Figure 4.

Extracellular release of VEGF-A is regulated by TRF2 through the control of SULF2 expression. (A) Gene expression of SULF2 was evaluated by qPCR in HCT116 cells silenced (shTRF2) or overexpressing (pBabe-TRF2) TRF2 and in their control counterparts (shScramble and pBabe). Results are expressed as fold change of mRNA levels in silenced/overexpressing cells over their controls, after β-actin normalization. (B) IF analysis of SULF2 expression in cells silenced or overexpressing TRF2 and their controls. Representative images acquired at 63x magnification are shown. (C) Expression of TRF2 (left panel) and SULF2 (right panel) was evaluated by qPCR in HCT116 cells overexpressing the wild-type (pBabe TRF2) or the mutated forms of TRF2 (pBabe TRF2ΔM and pBabe TRF2ΔBΔM) and their control counterpart (pBabe). Results are expressed as fold change of mRNA levels in overexpressing cells over their controls, after β-actin normalization. (D) Schematic representation of putative TRF2-binding sites located upstream the transcription starting site (TSS) of SULF2. (E) Real-time qPCR analysis of TRF2-chromatin immunoprecipitates.

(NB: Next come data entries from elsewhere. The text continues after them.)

This design comes from an exercise in tuning for small area, a short achievable clock period and few clock cycles per item on the open sky130 flow, not from production work. Only simulation tests tie the RTL to the original design; equivalence was not proved. No activity file was given, so power comes from the tool's default toggle rates.

Design exec_stage, start of the top module:
module exec_stage (
    input  logic             clk,
    input  logic             rst,            
    input  logic             req_valid,
    input  logic [4:0]       req_func,
    input  logic             req_opa_sel,
    input  logic             req_opb_sel,
    input  logic [1:0]       req_rs_fwd,
    input  logic [1:0]       req_rt_fwd,
    input  logic [32-1:0] req_rs,         
    input  logic [32-1:0] req_rt,
    input  logic [32-1:0] req_ext,        
    input  logic [32-1:0] fwd_alu_res,
    input  logic [32-1:0] fwd_mem_res,
    output logic             rsp_valid,
    output logic [32-1:0] rsp_result,
    output logic [32-1:0] store_data_o,
    output logic             md_busy_o
);
localparam logic [4:0] ALU_NOP   = 5'd0;
localparam logic [4:0] ALU_PA    = 5'd1;    
localparam logic [4:0] ALU_PB    = 5'd2;    
localparam logic [4:0] ALU_ADD   = 5'd3;
localparam logic [4:0] ALU_SUB   = 5'd4;
localparam logic [4:0] ALU_AND   = 5'd5;
localparam logic [4:0] ALU_OR    = 5'd6;
localparam logic [4:0] ALU_XOR   = 5'd7;
localparam logic [4:0] ALU_NOR   = 5'd8;
localparam logic [4:0] ALU_SLT   = 5'd9;
localparam logic [4:0] ALU_SLTU  = 5'd10;
localparam logic [4:0] ALU_SLL   = 5'd11;   
localparam logic [4:0] ALU_SRL   = 5'd12;
localparam logic [4:0] ALU_SRA   = 5'd13;
localparam logic [4:0] ALU_MULT  = 5'd16;   
localparam logic [4:0] ALU_MULTU = 5'd17;
localparam logic [4:0] ALU_DIV   = 5'd18;
localparam logic [4:0] ALU_DIVU  = 5'd19;
localparam logic [4:0] ALU_MFHI  = 5'd20;
localparam logic [4:0] ALU_MFLO  = 5'd21;
localparam logic [4:0] ALU_MTHI  = 5'd22;
localparam logic [4:0] ALU_MTLO  = 5'd23;
localparam logic OPA_RS  = 1'b0;
localparam logic OPA_EXT = 1'b1;
localparam logic OPB_RT  = 1'b0;
localparam logic OPB_EXT = 1'b1;
localparam logic [1:0] FWD_NONE = 2'd0;
localparam logic [1:0] FWD_ALU  = 2'd1;     
localparam logic [1:0] FWD_MEM  = 2'd2;     
    logic [32-1:0] opa;
    logic [32-1:0] opb;
    logic [32-1:0] alu_res;
    logic [32-1:0] hilo_res;
    logic [32-1:0] res_d;
    logic             hilo_wr;      
    logic             md_start;
    assign hilo_wr  = (req_func == ALU_MULT) || (req_func == ALU_MULTU) ||
  ...
==> flow/config.mk <==
export PLATFORM = sky130hd
export DESIGN_NAME = exec_stage
export DESIGN_NICKNAME = exec_stage
export VERILOG_FILES = /design/flow/design.v
export SDC_FILE = /design/flow/constraint.sdc
export NUM_CORES = 4
export LEC_CHECK = 0
export ABC_AREA = 1
export CAP_MARGIN = 20
export CORE_MARGIN = 2
export CORE_UTILIZATION = 40
export SLEW_MARGIN = 20
==> flow/constraint.sdc <==
create_clock -name core_clock -period 6.5 [get_ports {clk}]
set_input_delay 1.3000 -clock core_clock [delete_from_list [all_inputs] [get_ports {clk}]]
set_output_delay 1.3000 -clock core_clock [all_outputs]
set_load 0.01 [all_outputs]
standard.sh (not shown) runs the stock make flow with config.mk's settings and CLKGATE_MAP_FILE= SYNTH_SCRIPT=/design/flow/synth_recipe.tcl, a recipe that flattens the netlist after the stock synthesis.
==> flow/flow/run.sh <==
#!/bin/bash
set -o pipefail
cp standard.sh standard_sh_copy.log
export BUFFER_PORTS_ARGS="-buffer_cell sky130_fd_sc_hd__buf_2"
bash standard.sh > standard.log 2>&1
Testbench counts at the start, summed over its fixed seeds: cycles 44,261, items 24,016.
Then changed:
--- a/flow/design.v
+++ b/flow/design.v
@@ -280,17 +280,17 @@
     logic [32-1:0]   b_load;
     assign md_op     = (func_i == ALU_MULT) || (func_i == ALU_MULTU) ||
                        (func_i == ALU_DIV)  || (func_i == ALU_DIVU);
     assign op_mul    = (func_i == ALU_MULT) || (func_i == ALU_MULTU);
     assign op_signed = (func_i == ALU_MULT) || (func_i == ALU_DIV);
     assign a_neg     = (func_i == ALU_DIV) && opa_i[32-1];
     assign b_neg     = (func_i == ALU_DIV) && opb_i[32-1];
+    assign a_load    = a_neg ? -opa_i : opa_i;
     assign b_load    = op_mul ? opb_i : (b_neg ? opb_i : ~opb_i);
     logic               mul_last;
-    logic               mul_cor;     
     logic [3:0]         bth_neg;
     logic [34:0]        bth_pp [4];
     logic [39:0]        mul_op [6];
     logic [39:0]        csa_s1, csa_c1, csa_s2, csa_c2, csa_s3, csa_c3, csa_s4, csa_c4;
     logic [39:0]        mul_sum;
     assign mul_last = (cnt[1:0] == 2'd3);
     logic [3:0]         bd_one;
@@ -321,15 +321,15 @@
         end
     end
     assign mul_op[0] = {{8{hi[32-1]}}, hi};
     assign mul_op[1] = {{5{bth_pp[0][34]}}, bth_pp[0]};
     assign mul_op[2] = {{3{bth_pp[1][34]}}, bth_pp[1], 1'b0, bth_neg[0]};
     assign mul_op[3] = {bth_pp[2][34], bth_pp[2], 1'b0, bth_neg[1], 2'b0};
     assign mul_op[4] = {bth_pp[3][33:0], 1'b0, bth_neg[2], 4'b0};
-    assign mul_op[5] = {(mul_cor ? md_d[32-1:0] : 32'd0),
+    assign mul_op[5] = {((mul_last && !sgn && lo[7]) ? md_d[32-1:0] : 32'd0),
                         1'b0, bth_neg[3], 6'b0};
     assign csa_s1 = mul_op[0] ^ mul_op[1] ^ mul_op[2];
     assign csa_c1 = {(mul_op[0][38:0] & mul_op[1][38:0]) | (mul_op[0][38:0] & mul_op[2][38:0]) |
                      (mul_op[1][38:0] & mul_op[2][38:0]), 1'b0};
     assign csa_s2 = mul_op[3] ^ mul_op[4] ^ mul_op[5];
     assign csa_c2 = {(mul_op[3][38:0] & mul_op[4][38:0]) | (mul_op[3][38:0] & mul_op[5][38:0]) |
                      (mul_op[4][38:0] & mul_op[5][38:0]), 1'b0};
@@ -382,18 +382,14 @@
             div_cin <= !b_neg;
             is_mul <= op_mul;
             sgn    <= op_signed;
         end
     end
     always_ff @(posedge clk)
     begin
-        mul_cor <= busy && (cnt[1:0] == 2'd2) && !sgn && lo[15];
-    end
-    always_ff @(posedge clk)
-    begin
         bd_one <= bd_one_d;
         bd_two <= bd_two_d;
         bd_neg <= bd_neg_d;
     end
     always_ff @(posedge clk)
     begin
         if (!rst)
@@ -460,26 +456,21 @@
             else if (func_i == ALU_MTLO)
             begin
                 lo     <= opa_i;
                 neg_lo <= 1'b0;
             end
         end
     end
-    logic               rd_op;
     logic               rd_hi;
-    logic [32-1:0]   ng_src;
-    logic               ng_en;
-    logic [32-1:0]   ng_res;
-    assign rd_op  = (func_i == ALU_MFHI) || (func_i == ALU_MFLO);
+    logic [32-1:0]   rd_raw;
+    logic               rd_neg;
     assign rd_hi  = (func_i == ALU_MFHI);
-    assign ng_src = !rd_op ? opa_i  : (rd_hi ? hi : lo);
-    assign ng_en  = !rd_op ? a_neg  : (rd_hi ? neg_hi : neg_lo);
-    assign ng_res = ng_en ? -ng_src : ng_src;
-    assign a_load = ng_res;
-    assign hilo_o = ng_res;
+    assign rd_raw = rd_hi ? hi : lo;
+    assign rd_neg = rd_hi ? neg_hi : neg_lo;
+    assign hilo_o = rd_neg ? -rd_raw : rd_raw;
     assign busy_o = busy;
 endmodule
 `timescale 1ns/1ps
 module exec_stage (
     input  logic             clk,
     input  logic             rst,            
     input  logic             req_valid,
Effect:
- first-iteration DRC count came out higher by 0.79%
- routed wire length went up by 4.2%
- fmax barely changes
- sequential cell count went down by 1
- clock-buffer cell count goes up by 2
- utilization went down by 0.36 points
- total power rose by 4.9%
- synthesized cell count went up by 0.33%
Testbench counts after the change, summed over its fixed seeds: cycles 44,261, items 24,016.

what the ideal ports hide:
Ports are ideal in the flow. The routed layouts listed here were re-timed in OpenROAD.
Step 1: set_driving_cell puts a clkbuf_16 on clk and a buf_2 on each other input, an assumption about the parent block.
Step 2 times the ports against the registers' clock, not the clock port: input delays grow and output delays shrink by t, the midpoint of the rising clock arrivals with the driver on.
a / b / c = ideal ports / drivers / drivers and shift; a / b = the first two.
run | t (ns) | setup WS [ns] | hold slack, ns | slew at the worst register clock pin (ns)
the first run | 0.548 | 0.673 / 0.673 / 0.642 | 0.453 / 0.453 / 0.453 | 0.09 / 0.09
the second run | 0.562 | 0.675 / 0.675 / 0.675 | 0.525 / 0.525 / 0.525 | 0.08 / 0.08
After both steps setup and hold are still met in every run listed. For the first run, which loses most, drivers alone change the setup slack by 0.000 ns; drivers and shift together by -0.031 ns.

DNA regions containing (Chr.2 sub-telomeric region) or not (RPLP0) TTAGGG sequences were used as positive and negative control, respectively. (F) pGL3-promoter vector (pGL3 empty) and the vector containing the wild-type or mutant form of the distal regulatory element were co-transfected with a renilla vector (pRL-TK) in control (pBabe) and TRF2 silenced (shTRF2) HCT116 cells and luciferase activity was assayed. Firefly luciferase signal was normalized for the renilla signal to derive the relative luciferase activity. Results are expressed as fold change over the activity measured in the cells transfected with the control vector. The histograms show the mean ± SE of at least three independent experiments performed in triplicate (*P < 0.1, **P < 0.01, ***P < 0.001; Student's t-test).